Last updated: 2022-12-16

I want to know what caused my Amazon Aurora PostgreSQL-Compatible Edition DB cluster to failover.

Short description

Aurora PostgreSQL-Compatible automatically performs instance failover to one of its cluster readers in these scenarios:

  • Infrastructure issue with writer instance. This includes loss of network connectivity to the physical host, loss of network connectivity to the cluster's volume, or issues with the physical computing resources.
  • Writer instance is not reachable. This issue is associated with excessive workload, which causes performance bottleneck and resource contention.
  • The writer's DB instance class type is changed as part of DB instance vertical scaling activity.
  • The underlying host of the Aurora writer instance is undergoing software patching, hardware maintenance, or an OS update during a specific maintenance window. For more information, see Maintaining an Amazon Aurora DB cluster.
  • The instance was failed over using the failover option at the instance level.

When the cluster's writer fails to respond to health checks, the cluster starts a failover to one of cluster's readers, based on it's assigned priority. For more information, see Failover with Amazon Aurora PostgreSQL.

Resolution

To identify the reason behind the failover, check the following logs and metrics for your Aurora PostgreSQL-Compatible cluster.

Amazon RDS events

To identify the root cause of an unplanned outage, view all of the Amazon Relational Database Service (Amazon RDS) events from the failover period. All the events are registered in UTC/GMT time by default. If you want to store events for a longer period of time, then send the Amazon RDS events to Amazon CloudWatch Events. For more information, see Creating a rule that triggers on an Amazon Aurora event.

Amazon CloudWatch metrics

View the Amazon CloudWatch metrics for your Aurora PostgreSQL-Compatible cluster to check if high database load caused the outage. For more information, see Monitoring Amazon Aurora metrics with Amazon CloudWatch. Check for spikes in the following key metrics that indicate the availability and health status of your cluster/instance:

  • DatabaseConnections
  • CPUUtilization
  • FreeableMemory
  • DiskQueueDepth

Enhanced Monitoring

To turn on Enhanced Monitoring for your Amazon Aurora instances, see Setting up and turning on Enhanced Monitoring.

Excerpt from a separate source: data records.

File: flow/config.mk
export PLATFORM = sky130hd
export DESIGN_NAME = scoreDisplay
export DESIGN_NICKNAME = scoreDisplay
export VERILOG_FILES = /design/flow/design.v
export SDC_FILE = /design/flow/constraint.sdc
export NUM_CORES = 4
export LEC_CHECK = 1
export CORE_UTILIZATION = 40
File: flow/constraint.sdc
current_design scoreDisplay

set clk_period 22.6
set clk_io_pct 0.2

create_clock -name clk0 -period $clk_period

set non_clock_inputs [all_inputs -no_clocks]
set_input_delay [expr $clk_period * $clk_io_pct] -clock clk0 $non_clock_inputs
set_output_delay [expr $clk_period * $clk_io_pct] -clock clk0 [all_outputs]
File: flow/design.v
module scoreDisplay (score, HEX0, HEX1, HEX2);
	input logic [15:0] score;
	output logic [6:0] HEX0, HEX1, HEX2;
	logic [3:0] digit2, digit1, digit0;
	always_comb begin
      digit2 = (score / 100) % 10;  
      digit1 = (score / 10) % 10;  
      digit0 = score % 10;          
	end
	seg7 s2 (.bcd(digit2), .leds(HEX2));
	seg7 s1 (.bcd(digit1), .leds(HEX1));
	seg7 s0 (.bcd(digit0), .leds(HEX0));
endmodule
module scoreDisplay_testbench ();
	logic [15:0] score;
	logic [6:0] HEX0, HEX1, HEX2;
	scoreDisplay dut (.score, .HEX0, .HEX1, .HEX2);
	integer i;
	initial begin
		for(i = 0; i <256; i++) begin
			score = i; #10;
		end
	end
endmodule
module seg7 (bcd, leds);
	input logic [3:0] bcd;
	output logic [6:0] leds;
	always_comb begin
		case (bcd)
			4'b0000: leds = 7'b1000000;  
			4'b0001: leds = 7'b1111001;  
			4'b0010: leds = 7'b0100100;  
			4'b0011: leds = 7'b0110000;  
			4'b0100: leds = 7'b0011001;  
			4'b0101: leds = 7'b0010010;  
			4'b0110: leds = 7'b0000010;  
			4'b0111: leds = 7'b1111000;  
			4'b1000: leds = 7'b0000000;  
			4'b1001: leds = 7'b0010000;  
			default: leds = 7'bX;
		endcase
	end
endmodule
File: flow/run.sh
#!/bin/bash
# OpenROAD 26Q1-2900-gdf79404cd8, Yosys 0.63+post, stock flow scripts
make -C /OpenROAD-flow-scripts/flow DESIGN_CONFIG=/design/flow/config.mk WORK_HOME=/design/flow/orfs finish
==> results_dict.tcl <==
# collected from the flow reports
set metrics [dict create \
    peakVddDrop_uv 219.8 \
    warnings 44 \
    min_path_type "input port to primary output" \
    diodes 0 \
    worst-path-max-fanout 28 \
    ant_nets 0 \
    crit_buf_inv 6 \
    nFillCells 2396 \
    worstSetupPathType "input port to primary output" \
    fp_util_pct 41.18 \
    drv_slew 0 \
    layout-drive-gt1-share_pct 9.534 \
    crit_arrival_ns 17.11 \
    die-area_sq_um 24210 \
    drt_iter0_drc 963 \
    fmax_ghz 0.04623 \
    path_common_cell "nor2_1" \
    hpwlAfterDp_microns 23830 \
    slew_headroom_pct 45.71 \
    logic_area_sq_um 8889 \
    start_kind "input port" \
    slowest_stage "nor3_1" \
    antenna_found_initial 0 \
    slowest_delay_ns 0.66 \
    leakagePower_nw 3.474 \
    path_delay_family "simple AND/OR/NAND/NOR gates" \
    period_used_pct 95.70 \
    gr-usage-all-layers_pct 25.63 \
    powerDensity_nw_per_um2 137.4 \
    top_cell_area_share_pct 5.847 \
    grt_first_pass_wirelength_microns 51600 \
    die_width_microns 155.6 \
    crit_path_start "score[13]" \
    ios 37 \
    place.gp.congestion 0.9760 \
    area_delta_synth_final_pct 6.881 \
    n_clock_buffer 0 \
    core_region_area_sq_um 22920 \
    grt_pass1_vias 10172 \
    avgSynthCellArea_sq_um 6.411 \
    wl_per_cell_microns 17.50 \
    tightestPinTransition_ns 0.8144 \
    max_cap_violations 0 \
    fin_hold_ws_ns 10.12 \
    vias 11625 \
    setup_viol 0 \
    regArea_sq_um 0 \
    hold_viol 0 \
    design.seq.count 0 \
    common_cells "nor2_1 (147), nand2_1 (140), o21ai_0 (110)" \
    crit_end "HEX1[3]" \
    rsz0062_at_grt "no" \
    ys_cells 1472 \
    port_buffers 37 \
    worst-path-stages 41 \
    num_rows 55 \
    die_h_microns 155.6 \
    netlist_instances 1472 \
    gr-total-overflow 0 \
    synth.distinct_cells 123 \
    yosysMostFrequentCell "nor2_1" \
    post-route-min-period_ns 21.63 \
    grt_max_degree 34 \
    tns_ns 0 \
    yosysWarningCount 2 \
    yosysTopAreaCell "nor2_1" \
    required_ns 18.08 \
    ys_seq_share_pct 0 \
    status "finished, final reports clean" \
    cts_setup_buffers 0 \
    wirelength_microns 31000 \
    yosys_area_sq_um 9437 \
    first_pass_iters 6 \
    synth_area_sq_um 9437 \
    drc 0 \
    cp-end-kind "primary output" \
    vias_per_cell 6.564 \
    ys_top_cells_by_area "nor2_1 (5.8%), o21ai_0 (5.8%), xnor2_1 (5.7%), nand2_1 (5.6%), a21oi_1 (5.2%)" \
]
==> tightest hold or removal path: stages <==
cell             delay, ns
clkdlybuf4s50_1       0.52
nand2_1               0.10
o21ai_0               0.07
clkdlybuf4s50_1       0.40
==> worst min-delay path by stage <==
stage / start / end / slack [ns] / cells after the start
4_1_cts: score[0] / HEX0[4] / 10.12 / 4
5_1_grt: score[0] / HEX0[4] / 10.18 / 4
6_report: score[0] / HEX0[4] / 10.12 / 4
==> logic make-up after synthesis <==
family,count (synthesis),share of synthesized area [%]
AND/OR/NAND/NOR,599,32.06
AND-OR/OR-AND,597,46.47
buffers and inverters,129,5.966
XOR/XNOR,71,6.590
adder cells (fa/ha/maj),40,4.866
multiplexers,36,4.044
==> per-layer routing <==
| layer | up-vias | global-route usage (%) | share of wire, % |
|---|---|---|---|
| li1 | 5721 | - | - |
| met1 | 5394 | 38.77 | 48 |
| met2 | 463 | 39.74 | 43 |
| met3 | 47 | 2.405 | 7.0 |
| met4 | 0 | 4.435 | 1.7 |
| met5 | - | 0 | 0 |
==> where the power goes <==
| group | switching [mW] | internal [mW] | leakage (nW) |
|---|---|---|---|
| logic | 0.796 | 0.590 | 3.47 |
| clock network | 0 | 0 | 0 |
| registers | 0 | 0 | 0 |
==> through the flow <==
step / instances / worst slack, ns / instance area (sq um) / power, mW / util, %
6_report: 1771 / 0.9708 / 10090 / 1.386 / 44.01
5_1_grt: 1771 / 0.06298 / 10090 / 1.548 / 44.01
4_1_cts: 1771 / 1.148 / 10080 / 1.374 / 43.97
3_5_place_dp: 1771 / 1.137 / 10080 / 1.368 / 43.97
3_3_place_gp: 1771 / 1.246 / 10080 / 1.371 / 43.97
2_1_floorplan: 1472 / 3.814 / 9437 / 1.017 / -
==> layout by cell type, fill, tap and decap left out, drive strengths merged, types with 20 or more instances in the layout <==
cell,n
nor4,23
a21o,20
nand2,142
a21oi,103
clkdlybuf4s50,37
nor2,149
a31oi,33
or2,23
nand3,64
ha,23
o211ai,34
buf,38
nor3,66
a211oi,32
inv,35
xnor2,61
and2,21
o21ai,123
mux2i,28
o31ai,20
nand2b,22
==> timing repair <==
action	in CTS	in global routing
resized	0	2
hold buffers	0	0
hold endpoints to repair	0	0
setup endpoints to repair	0	2
==> area by class of cell <==
cell class	count	share of cell area (%)
Timing Repair Buffer	75	6.500
Inverter	40	1.489
Multi-Input combinational cell	1343	88.13
Tap cell	313	3.883
Power figures rest on the tool's default switching activity, not on a simulated workload.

Amazon RDS provides metrics in real time for the OS that your DB instance runs on. You can view all of the system metrics and process information for your PostgreSQL instances using the console. You can manage which metrics you want to monitor for each instance, and then customize the dashboard according to your requirements. For descriptions of the Enhanced Monitoring metrics, see OS metrics in Enhanced Monitoring.

Performance Insights

Performance Insights expands on existing Amazon Aurora monitoring features to illustrate and help you analyze your cluster performance. Using the Performance Insights dashboard, you can visualize the database load on your Aurora PostgreSQL-Compatible cluster load. You can filter the load by waits, SQL statements, hosts, or users.

For more information, see Monitoring DB load with Performance Insights on Amazon Aurora and Analyzing metrics with the Performance Insights dashboard.

Aurora database logs

In on-premises databases, the DB logs reside on the file system. Amazon RDS and Amazon Aurora don't give host access to the DB logs on the file system of your Aurora PostgreSQL-Compatible clusters. You can use Amazon CloudWatch Logs to analyze the log data. For more information, see Publishing Aurora PostgreSQL logs to Amazon CloudWatch Logs.

You can also watch a log file by using the AWS Management Console. For more information, see Watching a database log file.

Fast failover with Amazon Aurora PostgreSQL-Compatible

To make sure that failover happens as quickly as possible in your DB clusters, see Fast failover with Amazon Aurora PostgreSQL.

Fast recovery after failover with cluster cache management for Aurora PostgreSQL-Compatible

To make sure that your writer DB instance has fast recovery after a failover, see Fast recovery after failover with cluster cache management for Aurora PostgreSQL.